» **RECORDS TO PROCESS**

....

## config.mk

```make
export PLATFORM = sky130hd
export DESIGN_NAME = mct_csr
export DESIGN_NICKNAME = d
export VERILOG_FILES = /design/src/sv/mct_pkg.sv /design/src/sv/mct_csr.sv
export SDC_FILE = /design/constraint.sdc
export NUM_CORES = 1
export LEC_CHECK = 0
export BUFFER_PORTS_ARGS = -buffer_cell sky130_fd_sc_hd__buf_2
export CAP_MARGIN = 20
export CORE_MARGIN = 3
export CORE_UTILIZATION = 32
export DETAILED_ROUTE_END_ITERATION = 12
export GPL_ROUTABILITY_DRIVEN = 0
export PLACE_DENSITY = 0.75
export SYNTH_ARGS = -nofsm -noshare
export SYNTH_HDL_FRONTEND = slang
export SYNTH_SLANG_ARGS = --single-unit
```

## constraint.sdc

```tcl
create_clock -name clock -period 1.15 [get_ports clock]
set_clock_uncertainty 0.05 [all_clocks]
set_input_delay 0.0575 -clock clock [delete_from_list [all_inputs] [get_ports clock]]
set_output_delay 0.0575 -clock clock [all_outputs]
set_load 0.01 [all_outputs]
```

## src/sv/mct_pkg.sv

```systemverilog
`default_nettype none

package mct_pkg;

   localparam int FUNC_W     = 2;
   localparam int NODE_ID_W  = 4;
   localparam int VALUE_W    = 32;
   localparam int CNT_REG_W  = 5;
   localparam int CSR_IDX_W  = 2;
   localparam int CSR_DATA_W = 32;

   localparam logic [CSR_IDX_W-1:0] CSR_OWN_NODE   = 2'd0;
   localparam logic [CSR_IDX_W-1:0] CSR_NODE_COUNT = 2'd1;

   localparam logic [NODE_ID_W-1:0] OWN_NODE_RESET   = 4'd0;
   localparam logic [CNT_REG_W-1:0] NODE_COUNT_RESET = 5'd16;

   typedef enum logic [FUNC_W-1:0] {
      FUNC_TICK  = 2'd0,
      FUNC_MERGE = 2'd1,
      FUNC_QUERY = 2'd2,
      FUNC_NONE  = 2'd3
   } func_type;

   typedef enum logic [3:0] {
      OP_NONE,
      OP_CLR,
      OP_LOAD,
      OP_RD_DIAG,
      OP_WR_INC,
      OP_RD_OWN,
      OP_WR_MAX_OWN,
      OP_RD_CELL,
      OP_WR_MAX_CELL,
      OP_SWEEP,
      OP_RESP
   } op_type;

   typedef enum logic [3:0] {
      ST_CLEAR,
      ST_IDLE,
      ST_DISPATCH,
      ST_TICK_RD,
      ST_TICK_WR,
      ST_OWN_RD,
      ST_OWN_WR,
      ST_CELL_RD,
      ST_CELL_WR,
      ST_SWEEP,
      ST_DIAG_RD,
      ST_RESP
   } state_type;

   typedef struct packed {
      func_type func;
      logic     me_ok;
      logic     own_ok;
      logic     cell_ok;
      logic     origin_ok;
      logic     clr_last;
      logic     sweep_last;
   } dp_status_type;

endpackage

`default_nettype wire

```

## src/sv/mct_csr.sv

```systemverilog
`default_nettype none

module mct_csr
   import mct_pkg::*;
#(
   parameter int MAX_NODES = 16,
   parameter int SITE_W    = 5
) (
   input  wire logic                  clock,
   input  wire logic                  reset,
   input  wire logic                  csr_valid,
   output logic                       csr_ready,
   input  wire logic [CSR_IDX_W-1:0]  csr_index,
   input  wire logic [CSR_DATA_W-1:0] csr_data,
   output logic [NODE_ID_W-1:0]       own_node,
   output logic [SITE_W-1:0]          active_n
);

   logic [NODE_ID_W-1:0] own_node_ff;
   logic [CNT_REG_W-1:0] node_count_ff;

   assign csr_ready = 1'b1;

   always_ff @(posedge clock) begin
      if (reset) begin
         own_node_ff   <= OWN_NODE_RESET;
         node_count_ff <= NODE_COUNT_RESET;
      end else if (csr_valid) begin
         unique case (csr_index)
            CSR_OWN_NODE:   own_node_ff   <= csr_data[NODE_ID_W-1:0];
            CSR_NODE_COUNT: node_count_ff <= csr_data[CNT_REG_W-1:0];
            default: ;
         endcase
      end
   end

   // zero sites acts as one, too many acts as the table size
   always_comb begin
      if (node_count_ff == '0) begin
         active_n = SITE_W'(1);
      end else if (SITE_W'(node_count_ff) > SITE_W'(MAX_NODES)) begin
         active_n = SITE_W'(MAX_NODES);
      end else begin
         active_n = SITE_W'(node_count_ff);
      end
   end

   assign own_node = own_node_ff;

endmodule

`default_nettype wire

```

==> results of run 1 <==
layout make-up:
| class | instances | area [µm²] |
|---|---|---|
| inverter | 1 | 3.75 |
| tap | 14 | 17.5 |
| sequential | 9 | 183 |
| fill | 135 | 637 |
| clock buffer | 4 | 26.3 |
| timing repair buffer | 20 | 105 |
| multi-input combinational | 31 | 229 |
synthesized netlist by cell type, drive strengths merged:
master	instances	share of area, %
inv	1	0.85
nand2b	12	17
and3b	1	2.3
dfxtp	9	41
mux2i	9	20
or3b	1	2.0
conb	1	0.85
nor2	2	1.7
clkbuf	2	1.7
or3	1	1.4
a21oi	1	1.1
buf	3	5.4
nor2b	3	4.3
logic make-up (layout without fill, tap and decap cells):
group | count (synthesis) | count (layout) | synth area share, %
and+or+nand+nor | 20 | 20 | 28.7
muxes | 9 | 9 | 20.5
DFF | 9 | 9 | 40.9
buffers and inverters | 6 | 25 | 7.95
AOI/OAI and AO/OA | 1 | 1 | 1.14
other | 1 | 1 | 0.851
per-layer routing:
| layer | vias to the layer above | global-route usage (%) | part of all wire, % |
|---|---|---|---|
| li1 | 184 | - | - |
| met1 | 145 | 9.20 | 46 |
| met2 | 14 | 15.0 | 43 |
| met3 | 2 | 2.97 | 10 |
| met4 | 0 | 5.42 | 0.63 |
| met5 | - | 0 | 0 |
worst max-delay path by stage:
stage	slack, ns	from	cells after the start	end
after floorplan	0.16	node_count_ff[1]	2	active_n[0]
after detailed placement	0.10	node_count_ff[1]	3	active_n[0]
after CTS	-0.16	node_count_ff[3]	3	active_n[0]
final	-0.15	node_count_ff[3]	3	active_n[0]
after global placement	0.1	node_count_ff[1]	3	active_n[0]
after global routing	-0.20	node_count_ff[3]	3	active_n[0]
timing repair:
item	in CTS	in global routing
setup buffers	2	0
gates resized for setup	2	1
endpoints found under the setup margin	1	1
pin swaps	2	0
hold buffers	0	0
state kept, by name, summed over array words and instances (netlist names):
name	flops
node_count_ff	5
own_node	4
stage by stage:
step | instance area [µm²] | hold slack (ns)
finish | 564 | 0.0125
global route | 564 | 0.0192
CTS | 561 | 0.0115
detailed placement | 517 | 0.273
global placement | 517 | 0.265
floorplan | 440 | 0.175
power breakdown:
group	switching (µW)	internal, µW
sequential	6.44	323
clock	111	134
combinational	33.1	41.5
total	150	498
tightest hold or removal path, cell delays in order:
cell and delay [ns]:
buf_2 0.07, nor2_1 0.03, mux2i_1 0.11
==> reports/metrics.yaml, run 1 <==
route:
  drtPass1Iterations: 4
  drcViolationCount: 0
  via_count: 345
  routed_wl_um: 794
  viasPerCell: 4.37
  drt_iter0_markers: 3
  wire_per_inst_um: 10.1
  antenna_left: 0
timing:
  tns_ns: -0.145
  hold_viol_final: 0
  setup_ws_ns: -0.145
  grt_setup_unrepaired: "yes"
  slew_violations: 0
  max_freq_mhz: 772
  fin_crit_sh_pct: 113
  fin_crit_ns: 1.30
  setup_violations: 1
setup_path:
  cp_top_family: "simple AND/OR/NAND/NOR gates"
  rr_startpoint: "node_count_ff[4]"
  crit_chain: "or3_1 -> a21oi_2 -> buf_2"
  cp-end-kind: "primary output"
  crit_buf_inv: 1
  regToRegSetupSlack_ns: 0.43
  arrival_ns: 1.19
  cpPeakStageDelay_ns: 0.37
  r2r-end: "node_count_ff[4]"
  crit_type: "flop to primary output"
  reg2regPathDepth: 2
  cpMaxStageDelayCell: "or3_1"
  start_kind: "flop"
  cp_max_fo: 2
  critPathRequiredTime_ns: 1.04
layout:
  area_growth_syn_to_layout_pct: 28.1
  num_antenna_cells: 0
  instances_no_fill: 79
  layout.nets: 103
  final_layout_size_suffix_gt1_share_pct: 41.5
  final_cell_mix: "buf_2, nand2b_1, mux2i_1"
  final_common_cell: "buf_2"
  fin_util_pct: 47.0
global_route:
  grt_max_degree: 15
  grt_pass1_wl_um: 1240
  grt-ovfl-total: 0
  grt_usage_pct: 8.87
  antenna_found_initial: 0
  grt_pass1_vias: 315
power_and_ir_drop:
  p_leak_uw: 0.000278
  power_density_mw_per_mm2: 1150
  report.power.total_uw: 649
  peakVddDrop_mv: 0.669
yosys:
  synth_nets: 83
  yosys_warnings: 0
  ys_ff_latch: 9
  synth_cell_types: 15
  syn-cell-area_um2: 440
  ys_seq_area_share_pct: 40.9
  synth_cells: 46
  syn_area_per_cell_um2: 9.57
clock_network:
  cts_tree: "built"
  insertion_delay_ns: 0.26
  cts_root_buf: "clkbuf_4"
  cts_buffers: 3
  clock-sinks: 9
  clk_pin_slew_ns: 0.06
  clockBufferDepth: 2
  cts_htree_levels: 1
min_path:
  hold_class: "input port to flop"
  holdCritStartpoint: "csr_data[4]"
  holdPathEnd: "node_count_ff[4]"
  worstHoldPathCells: 3
outcome:
  violations: "negative setup slack"
  status: "finished, violations left"
placement:
  placed_cells: 73
  dp_hpwl_um: 604
  portBuffers: 18
  post-place-ws_ns: 0.102
floorplanning:
  die_x_um: 43.1
  io_pins: 47
  floorplan.initialDensity_pct: 36.7
  dieArea_mm2: 0.00186
  core_mm2: 0.00120
  die_y_um: 43.1
  rows: 12
flow_run:
  maxCapViolCount: 0
(Power assumes the default switching activity.)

....

» **WORK REQUIRED**
Count up the lines of the listing where "timing" occurs, and answer with that number only.

» **SOLVED EXERCISE**
3